[src/include/fb_pkg.sv]
// Package with constants and carrier types for the current feedback readout.
package fb_pkg;
  localparam int unsigned NUM_CH     = 3;
  localparam int unsigned CH_W       = 2;
  localparam int unsigned CUR_W      = 8;
  localparam int unsigned CNT_W      = 8;
  localparam int unsigned RW_BIT     = 31;
  localparam int unsigned CH_LSB     = 24;
  localparam int unsigned MIN_LSB    = 8;
  localparam int unsigned CNT_LSB    = 0;
  localparam logic [7:0]  MIN_IDLE   = 8'hff;
  localparam logic [7:0]  CNT_IDLE   = 8'h00;
  localparam logic [1:0]  CH_LOAD_CHANNEL_ZERO   = 2'h0;
  localparam logic [1:0]  CH_LOAD_CHANNEL_ONE   = 2'h1;
  localparam logic [1:0]  CH_LOAD_CHANNEL_TWO   = 2'h2;
  localparam logic [31:0] REG_RESET  = 32'h0000ff00;

  // Per-channel measurement inputs from the analog front end.
  typedef struct packed {
    logic       sample_vld;
    logic [7:0] sample;
    logic       period_end;
    logic       dither_end;
  } meas_t;

  // Per-channel tracker state.
  typedef struct packed {
    logic [7:0] run_min;
    logic [7:0] held_min;
    logic [7:0] run_cnt;
    logic [7:0] held_cnt;
  } trk_t;
endpackage : fb_pkg

[src/logic/fb_readout.sv]
// Feedback readout register: minimum current and periods per dither cycle.
`timescale 1ns/1ps
`default_nettype none
module fb_readout
  import fb_pkg::*;
(
  input  wire logic             clk,
  input  wire logic             resetn,
  input  wire logic             cal_mode,
  input  wire logic             feedback_view_select,
  input  wire logic [CH_W-1:0]  chan_sel,
  input  wire logic [NUM_CH-1:0] dither_en,
  input  wire logic [NUM_CH-1:0] chan_operating,
  input  wire meas_t [NUM_CH-1:0] meas,
  input  wire logic             rd_capture,
  output logic [31:0]           rd_data,
  output logic                  rd_valid
);
  // Register state: captured frame word, valid flag, pending clear mask.
  typedef struct packed {
    logic [31:0]       data;
    logic              vld;
    logic [NUM_CH-1:0] clr;
  } rd_t;

  rd_t st_r;
  rd_t st_nxt;
  logic [NUM_CH-1:0][7:0] min_v;
  logic [NUM_CH-1:0][7:0] cnt_v;
  logic [31:0] word;
  logic        ch_ok;

  // Fields are reported only outside calibration, in view one, and for a
  // valid channel number; the same test decides whether a read clears.
  function automatic logic fields_on(input logic            cal,
                                     input logic            view,
                                     input logic [CH_W-1:0] sel);
    fields_on = !cal && view
             && (sel == CH_LOAD_CHANNEL_ZERO || sel == CH_LOAD_CHANNEL_ONE || sel == CH_LOAD_CHANNEL_TWO);
  endfunction : fields_on

  // One tracker per load channel, cleared the cycle after its capture.
  for (genvar g = 0; g < NUM_CH; g++) begin : g_ch
    fb_channel u_ch (
      .clk       (clk),
      .resetn    (resetn),
      .meas      (meas[g]),
      .dither_en (dither_en[g]),
      .clr       (st_r.clr[g]),
      .min_out   (min_v[g]),
      .cnt_out   (cnt_v[g])
    );
  end

  // Assemble the live word for the addressed channel.
  always_comb begin
    word  = '0;
    ch_ok = fields_on(cal_mode, feedback_view_select, chan_sel);
    word[CH_LSB +: CH_W] = chan_sel;
    word[RW_BIT] = 1'b0;
    if (ch_ok) begin
      if (chan_operating[chan_sel]) begin
        word[MIN_LSB +: CUR_W] = min_v[chan_sel];
        word[CNT_LSB +: CNT_W] = cnt_v[chan_sel];
      end
    end
  end

  // Capture the frame word first, then clear the channel one cycle later.
  always_comb begin
    st_nxt     = st_r;
    st_nxt.vld = rd_capture;
    st_nxt.clr = '0;
    if (rd_capture) begin
      st_nxt.data = word;
      if (ch_ok) begin
        st_nxt.clr[chan_sel] = 1'b1;
      end
    end
  end

  always_ff @(posedge clk or negedge resetn) begin
    if (!resetn) begin
      st_r <= '{data: REG_RESET, vld: 1'b0, clr: '0};
    end else begin
      st_r <= st_nxt;
    end
  end

  assign rd_data  = st_r.data;
  assign rd_valid = st_r.vld;

  // The read marker bit of every returned word is zero.
  AST_RW_ZERO: assert property (
    @(posedge clk) disable iff (!resetn)
    rd_valid |-> rd_data[RW_BIT] == 1'b0)
    else $error("bit 31 read back as one");

  // Bits outside the channel number and the two fields read zero.
  AST_RSVD_ZERO: assert property (
    @(posedge clk) disable iff (!resetn)
    rd_valid |-> rd_data[30:26] == 5'h00 && rd_data[23:16] == 8'h00)
    else $error("unused bits read back nonzero");

  // A channel that is not operating returns both fields as zero.
  AST_IDLE_ZERO: assert property (
    @(posedge clk) disable iff (!resetn)
    rd_capture && !chan_operating[chan_sel] |=> rd_data[15:0] == 16'h0000)
    else $error("idle channel returned nonzero feedback");

  // Every returned word echoes the channel number it was read for.
  AST_CHAN_ECHO: assert property (
    @(posedge clk) disable iff (!resetn)
    rd_capture |=> rd_data[25:24] == $past(chan_sel))
    else $error("channel number not echoed");

  // The returned minimum is the value standing before the read clear.
  AST_PRE_RESET: assert property (
    @(posedge clk) disable iff (!resetn)
    rd_capture && ch_ok && chan_operating[chan_sel]
    |=> rd_data[15:8] == $past(min_v[chan_sel]))
    else $error("captured minimum is not the pre-read value");

  // The returned count is the value standing before the read clear.
  AST_CNT_PRE_RESET: assert property (
    @(posedge clk) disable iff (!resetn)
    rd_capture && ch_ok && chan_operating[chan_sel]
    |=> rd_data[7:0] == $past(cnt_v[chan_sel]))
    else $error("captured count is not the pre-read value");

  // A read of a dither-off channel returns a zero period count.
  AST_NO_DITHER_FB: assert property (
    @(posedge clk) disable iff (!resetn)
    rd_capture && ch_ok && !dither_en[chan_sel] |=> rd_data[7:0] == 8'h00)
    else $error("period count returned with dither off");

  // Calibration, view zero or an unused channel number give zero fields.
  AST_QUIET_ZERO: assert property (
    @(posedge clk) disable iff (!resetn)
    rd_capture && !ch_ok |=> rd_data[15:0] == 16'h0000)
    else $error("fields returned outside view one");

  // Reads in calibration, in view zero or of an unused channel number leave every tracker untouched.
  AST_QUIET_NO_CLR: assert property (
    @(posedge clk) disable iff (!resetn)
    rd_capture && !ch_ok |=> st_r.clr == '0)
    else $error("tracker cleared by a read outside view one");

  // Only the addressed tracker receives the read clear.
  AST_CLR_PICK: assert property (
    @(posedge clk) disable iff (!resetn)
    rd_capture && ch_ok |=> st_r.clr == (NUM_CH'(1) << $past(chan_sel)))
    else $error("read clear sent to the wrong tracker");

  // The clear is one cycle long unless a second read follows at once.
  AST_CLR_NEXT: assert property (
    @(posedge clk) disable iff (!resetn)
    rd_capture && ch_ok && chan_sel == CH_LOAD_CHANNEL_ZERO
    |=> st_r.clr[0] ##1 (!st_r.clr[0] || $past(rd_capture)))
    else $error("read clear not a single pulse after capture");

  // The answer flag follows each capture by exactly one cycle.
  AST_VALID_PULSE: assert property (
    @(posedge clk) disable iff (!resetn)
    rd_valid == $past(rd_capture))
    else $error("answer flag not one cycle after capture");

  // The returned word only changes on a capture.
  AST_DATA_HOLD: assert property (
    @(posedge clk) disable iff (!resetn)
    !$past(rd_capture) |-> $stable(rd_data))
    else $error("returned word changed without a capture");

  // Main scenarios: view one reads, idle channels and back-to-back reads.
  COV_READ_VIEW1: cover property (@(posedge clk)
    rd_capture && feedback_view_select && !cal_mode);
  COV_READ_IDLE: cover property (@(posedge clk)
    rd_capture && !chan_operating[chan_sel]);
  COV_BACK2BACK: cover property (@(posedge clk) rd_capture ##1 rd_capture);
endmodule : fb_readout
`default_nettype wire

[src/logic/fb_channel.sv]
// One channel's minimum-current and period-count tracker.
`timescale 1ns/1ps
`default_nettype none
module fb_channel
  import fb_pkg::*;
(
  input  wire logic clk,
  input  wire logic resetn,
  input  wire meas_t meas,
  input  wire logic dither_en,
  input  wire logic clr,
  output logic [7:0] min_out,
  output logic [7:0] cnt_out
);
  trk_t st_r;
  trk_t st_nxt;

  function automatic logic [7:0] min8(input logic [7:0] a, input logic [7:0] b);
    min8 = (a < b) ? a : b;
  endfunction : min8

  // Track running values; a read clears first, so a dither cycle that ends
  // on the same edge still hands over its result instead of losing it.
  always_comb begin
    st_nxt = st_r;
    if (meas.sample_vld) begin
      st_nxt.run_min = min8(st_r.run_min, meas.sample);
    end
    if (meas.period_end && st_r.run_cnt != 8'hff) begin
      st_nxt.run_cnt = st_r.run_cnt + 8'h01;
    end
    if (!dither_en) begin
      st_nxt.run_cnt = CNT_IDLE;
    end
    if (clr) begin
      st_nxt.held_min = MIN_IDLE;
      st_nxt.held_cnt = CNT_IDLE;
      if (!dither_en) begin
        st_nxt.run_min = meas.sample_vld ? meas.sample : MIN_IDLE;
      end
    end
    if (dither_en && meas.dither_end) begin
      st_nxt.held_min = st_nxt.run_min;
      st_nxt.held_cnt = st_nxt.run_cnt;
      st_nxt.run_min  = MIN_IDLE;
      st_nxt.run_cnt  = CNT_IDLE;
    end
  end

  always_ff @(posedge clk or negedge resetn) begin
    if (!resetn) begin
      st_r <= '{run_min: MIN_IDLE, held_min: MIN_IDLE, run_cnt: CNT_IDLE,
                held_cnt: CNT_IDLE};
    end else begin
      st_r <= st_nxt;
    end
  end

  // Dither off reports live minimum; on reports the held cycle result.
  assign min_out = dither_en ? st_r.held_min : st_r.run_min;
  assign cnt_out = dither_en ? st_r.held_cnt : CNT_IDLE;

  // A read with no cycle end on the same edge leaves the held minimum idle.
  AST_CLR_MIN: assert property (
    @(posedge clk) disable iff (!resetn)
    clr && !(dither_en && meas.dither_end) |=> st_r.held_min == MIN_IDLE)
    else $error("held minimum not reloaded after read");

  // A read with no cycle end on the same edge clears the held count.
  AST_CLR_CNT: assert property (
    @(posedge clk) disable iff (!resetn)
    clr && !(dither_en && meas.dither_end) |=> st_r.held_cnt == CNT_IDLE)
    else $error("period count not cleared after read");

  // A cycle end that meets a read clear still hands over its minimum.
  AST_SET_WINS: assert property (
    @(posedge clk) disable iff (!resetn)
    clr && dither_en && meas.dither_end && !meas.sample_vld
    |=> st_r.held_min == $past(st_r.run_min))
    else $error("cycle result lost to a coincident read");

  // With dither off the period count always reads zero.
  AST_NO_DITHER_CNT: assert property (
    @(posedge clk) disable iff (!resetn)
    !dither_en |-> cnt_out == CNT_IDLE)
    else $error("period count nonzero with dither off");

  // With dither off the reported minimum only falls until the next read.
  AST_MIN_MONO: assert property (
    @(posedge clk) disable iff (!resetn)
    !dither_en && $past(!dither_en) && !$past(clr)
    |-> min_out <= $past(min_out))
    else $error("running minimum rose without a read");

  COV_DITHER_END: cover property (@(posedge clk) dither_en && meas.dither_end);
  COV_SET_WINS: cover property (@(posedge clk)
    clr && dither_en && meas.dither_end);
endmodule : fb_channel
`default_nettype wire

[config.mk]
export PLATFORM = sky130hd
export DESIGN_NAME = fb_readout
export DESIGN_NICKNAME = d
export VERILOG_FILES = /design/src/include/fb_pkg.sv /design/src/logic/fb_readout.sv /design/src/logic/fb_channel.sv
export SDC_FILE = /design/constraint.sdc
export NUM_CORES = 1
export LEC_CHECK = 0
export BUFFER_PORTS_ARGS = -buffer_cell sky130_fd_sc_hd__buf_2
export CORE_MARGIN = 2
export CORE_UTILIZATION = 63
export CTS_CLUSTER_SIZE = 14
export DETAILED_ROUTE_END_ITERATION = 6
export GPL_TIMING_DRIVEN = 0
export PLACE_DENSITY_LB_ADDON = 0.2
export RECOVER_POWER = 25
export SYNTH_ARGS = -nofsm -noshare
export SYNTH_HDL_FRONTEND = slang
export SYNTH_SLANG_ARGS = --single-unit
[constraint.sdc]
create_clock -name clk -period 4.1 [get_ports clk]
set_clock_uncertainty 0.2 [all_clocks]
set_input_delay 0.41 -clock clk [delete_from_list [all_inputs] [get_ports clk]]
set_output_delay 0.41 -clock clk [all_outputs]
set_load 0.01 [all_outputs]
# ---- Word-level counts from Yosys, hierarchy flattened
# Index checks and enable logic that the tools add are counted.
# Widths: inputs -> output; s select.
dict set report word_totals {
  rom_bits 0
  out_inout_bits 33
  inputBits 46
  wordCells 89
  n_memories 0
  ram_bits 0
  register_bits 118
  latchBits 0
}
dict set report op_classes {
  magnitude_cmp 5
  n_reduce_logical 16
  n_mul 0
  bitwise 0
  n_div 0
  n_shift 0
  n_mux 45
  n_eq_ne 5
  addsub 3
}
# op count
set op_table {}
lappend op_table {{$mux 8} 29}
lappend op_table {{$mux 32} 3}
lappend op_table {{$mux 16} 5}
lappend op_table {{$bmux 8 s2} 2}
lappend op_table {{$add 8x1->8 const B} 3}
lappend op_table {{$lt 8x8->1} 3}
lappend op_table {{$ne 8x8->1 const B} 3}
lappend op_table {{$logic_and 1x1->1} 9}
lappend op_table {{$mux 3} 2}
lappend op_table {{$reduce_bool 2->1} 3}
lappend op_table {{$lt 2x3->1 const B} 1}
lappend op_table {{$bmux 1 s2} 1}
lappend op_table {{$demux 1 s2} 1}
lappend op_table {{$eq 2x1->1 const B} 1}
lappend op_table {{$eq 2x2->1 const B} 1}
lappend op_table {{$ge 2x1->1 const B} 1}
lappend op_table {{$logic_not 2->1} 1}
lappend op_table {{$logic_or 1x1->1} 2}
lappend op_table {{$mux 1} 2}
lappend op_table {{$logic_not 1->1} 1}

# ---- Logic depth before layout (Yosys ltp)
dict set report logic_depth {
  depth_word 6
  ltp_mapped 8
}

# ---- Cells and area by module
# Synthesis repeated with hierarchy kept, for this count alone.
dict set report unflattened {
  hier_cells 651
  hier_area_um2 6846.6
}
# module area_each_um2 cells_per_inst n_inst seq_area_each_um2
set modules_own_cells {}
lappend modules_own_cells {fb_channel 1791.7 171 3 820.8}
lappend modules_own_cells {fb_readout 1471.4 138 1 560.5}

# ---- Least setup slack after synthesis
# No wires, ideal clock.
dict set report synth_timing {
  kind {reg2reg}
  from {register g_ch[1].u_ch.st_r[29] (netlist bit)}
  to {register g_ch[1].u_ch.st_r[24] (netlist bit)}
  stages_incl_launch_ff 8
  arrival_time_ns 1.884
  n_path_buf 1
  synth_period_minus_slack_ns 2.142
  required_ns 3.842
  path_slack_ns 1.958
  path_cell_list {dfstp_2 ha_1 and4_1 and3_4 a221oi_2 buf_6 o32a_4 o22a_2}
}
# element line_no
set synth_lines {}
lappend synth_lines {{from (decl)} fb_channel.sv:15} ;# trk_t st_r;
lappend synth_lines {{from (signal assigned)} fb_channel.sv:52} ;# st_r <= '{run_min: MIN_IDLE, held_min: MIN_IDLE, run_cnt: CNT_IDLE,
lappend synth_lines {{from (signal assigned)} fb_channel.sv:55} ;# st_r <= st_nxt;

==> key figures <==
Status
  – Status: finished, violations left
  – Violated checks: capacitance limit, slew limit

Clock network
  – CTS Buffer Depth: 2
  – Clk_lat worst skew: 520 ps
  – Depth of the CTS H-tree: 4
  – CTS Root Buffer Type: clkbuf_8
  – Postcts setup bufs: 0
  – TritonCTS Buffers: 17
  – Clock Sinks: 118
  – CTS tree: yes
  – Clk slew on worst S/H paths: 50 ps

Timing
  – Final Hold Viols: 0
  – Slew Viols, Final: 72
  – Hold WS: 11.3 ps
  – RSZ-0062 raised after global routing: false
  – # setup viols final: 0
  – Fin crit period: 2660 ps
  – Peak Freq: 377 MHz
  – Worst Max-Slew Pin Slew: 1680 ps
  – Worst slew margin: -0.120
  – Setup_tns: 0 ps
  – Period utilisation layout: 0.648

Die
  – Die width: 106 µm
  – Die ar.: 11200 µm²
  – Core Area: 10200 µm²
  – Die H: 106 µm
  – Row count: 37
  – Initial Util: 0.641
  – I/O pin count: 79

Pwr
  – Sequential power share: 0.397
  – Switching part of the total power: 0.279
  – Pwr dens: 507 nW/µm²
  – Peak VDD IR: 0.429 mV
  – Internal Pwr Total: 2890 µW
  – Psw: 1120 µW
  – Static leakage: 0.00352 µW
  – Gate power share: 0.227
  – Clk network pwr share: 0.376

Global routing
  – Pin count of the biggest net entering global routing: 72
  – Global-route wire length before repair: 26000 µm
  – Number of global-route vias before repair: 5424
  – Gr ovfl total: 0
  – GRT Total Usage: 0.295
  – Antenna violations before repair: 0

Finish
  – Layout cells sized above 1: 0.275
  – Final Util: 0.778
  – Finished Layout Cells: 907
  – Diode count: 0
  – Commonest non-fill, non-tap cell in the layout: buf_2
  – Nets: 829
  – Commonest cells after routing, fill and taps aside: buf_2, dfrtp_1, dfstp_2
  – Layout area overhead: 21.4%

Hold path
  – HP Class: primary input to flop
  – HP Start: meas[30]

Worst setup path
  – Critical Path End Type: asynchronous set/reset pin
  – Worst setup startpoint: resetn
  – Worst path arrival time: 2770 ps
  – Slowest CP cell: clkbuf_2
  – Worst path cell trace: dlygate4sd3_1, buf_4, clkbuf_2
  – CP Data Required Time: 4220 ps
  – Max Fanout on Critical Path: 71
  – Slowest stage delay, CP: 1320 ps
  – CP bufs+invs: 3
  – Kind of critical path: primary input to asynchronous set/reset pin
  – CP delay by family, top: buffers and inverters
  – Nature of the critical path startpoint: primary input
  – R2r startpoint: g_ch[1].u_ch.st_r[29]

Synthesis
  – Sequential area share after synthesis: 0.463
  – Number of synthesized flops with an enable pin: 0
  – Netlist cell types: 50
  – Top cells by area, synth: dfrtp_1, dfstp_2, mux2i_1, ha_1, a21oi_1
  – Synth area leader: dfrtp_1
  – Seq cells post-synth: 118
  – Cell Area, Synth: 6530 µm²
  – Synth top area share: 0.238
  – Mapped Cells: 637
  – Mean Syn Cell Area: 10.2 µm²
  – Number of synthesis warnings: 0
  – Top_reg_cell synth: dfrtp_1
  – Async set-reset flop share out of synthesis: 1.00

Placed design
  – Final GP Congestion: 0.835
  – Placed insts: 851
  – Dpl hpwl: 11000 µm
  – Port bufs: 64

Detailed routing
  – First-pass DRT Iterations: 5
  – 1st-iter DRT viols: 325
  – Via density per instance: 5.81
  – Via count: 5268
  – Drc violations: 0
  – Routed Wire Length: 15500 µm
  – Wirelength per Cell: 17.1 µm
  – Post-route ant nets: 0

Run
  – # Max-Cap Violations: 1
-- worst paths after layout --
kind / to / slack (ps) / cells past startpoint
max in group clk: g_ch[1].u_ch.st_r[17] / 1580 / 10
min in group asynchronous: g_ch[2].u_ch.st_r[11] / 220 / 2
worst min register to register: rd_data[15] / 280 / 2
worst max-delay path: st_r[1] / 1440 / 3
worst min-delay path: g_ch[2].u_ch.st_r[30] / 10 / 2
worst max register to register: g_ch[1].u_ch.st_r[17] / 1660 / 7
-- power by group through the flow --
stage / Sequential, µW / Combinational (µW) / Clock (µW)
after floorplan: 1560 / 659 / 0
after global placement: 1590 / 829 / 0
after detailed placement: 1610 / 880 / 0
after CTS: 1590 / 911 / 1520
after global routing: 1620 / 1010 / 1570
final: 1590 / 911 / 1510
-- synthesized netlist by cell type, types with 2 or more instances --
library cell	instances
a22oi_1	8
and3_1	6
o221ai_1	2
clkbuf_1	16
nor2_1	46
a31oi_2	2
ha_1	24
a211oi_1	4
nand3_4	2
buf_4	14
o22a_1	16
xnor2_1	7
nand2_1	18
o32a_1	8
o21ai_1	4
o21ai_0	31
and3_4	2
nand3b_1	25
nand3_1	8
buf_1	6
o21a_1	3
buf_6	3
nand2b_1	17
mux2_2	10
xor2_1	12
buf_2	6
dfrtp_1	62
dfstp_2	56
o22ai_1	17
inv_1	48
mux2i_1	37
nor2b_1	4
nand4_1	12
a21oi_1	38
o32a_4	2
a221oi_2	2
o221a_2	8
or3_1	8
and2_1	5
nor3_1	21
o22a_2	8
-- layer usage --
| layer | up-vias | track usage | share of wire |
|---|---|---|---|
| met2 | 132 | 0.484 | 0.49 |
| met4 | 0 | 0.105 | 0.024 |
| li1 | 2515 | - | - |
| met3 | 33 | 0.0705 | 0.046 |
| met5 | - | 0 | 0 |
| met1 | 2588 | 0.384 | 0.44 |
-- flip-flops by register name, summed over array words and instances, names as in the netlist --
name / count
g_ch.u_ch.st_r: 96
rd_data: 18
st_r: 3
rd_valid: 1
-- stage by stage --
| stage | total power [µW] | setup WS (ps) | cell area (µm²) |
|---|---|---|---|
| finish | 4010 | 1440 | 7920 |
| detailed placement | 2490 | 1660 | 7090 |
| floorplan | 2220 | 1960 | 6570 |
| global route | 4200 | 1010 | 7920 |
| CTS | 4020 | 1630 | 7950 |
| global placement | 2420 | 1080 | 7060 |
-- cell type report --
type | instances | area (µm²)
clock buffer | 21 | 449
fill | 691 | 2260
timing repair buffer | 90 | 577
tap | 136 | 170
buffer | 46 | 256
inverter | 48 | 180
multi-input combinational | 438 | 3110
sequential | 118 | 3020
clock inverter | 10 | 153
-- repair_timing --
action                                 4_1_cts  5_1_grt
endpoints found under the hold margin       41        0
hold buffers                                25        0
resized for setup                            0        0
-- cells by family after synthesis --
logic type	synth area share
other cells	0.000575
flops	0.463
compound gates	0.170
fa+ha+maj	0.0460
xor+xnor	0.0255
mux	0.0740
simple gates	0.153
buf+inv	0.0669
Power figures use the tool's default switching activity.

→ **Problem description**:
Give back exactly the lines of the listing above, starting with its first line and ending with the line that holds "localparam int unsigned CNT_W".

→ **Response**:
[src/include/fb_pkg.sv]
// Package with constants and carrier types for the current feedback readout.
package fb_pkg;
  localparam int unsigned NUM_CH     = 3;
  localparam int unsigned CH_W       = 2;
  localparam int unsigned CUR_W      = 8;
  localparam int unsigned CNT_W      = 8;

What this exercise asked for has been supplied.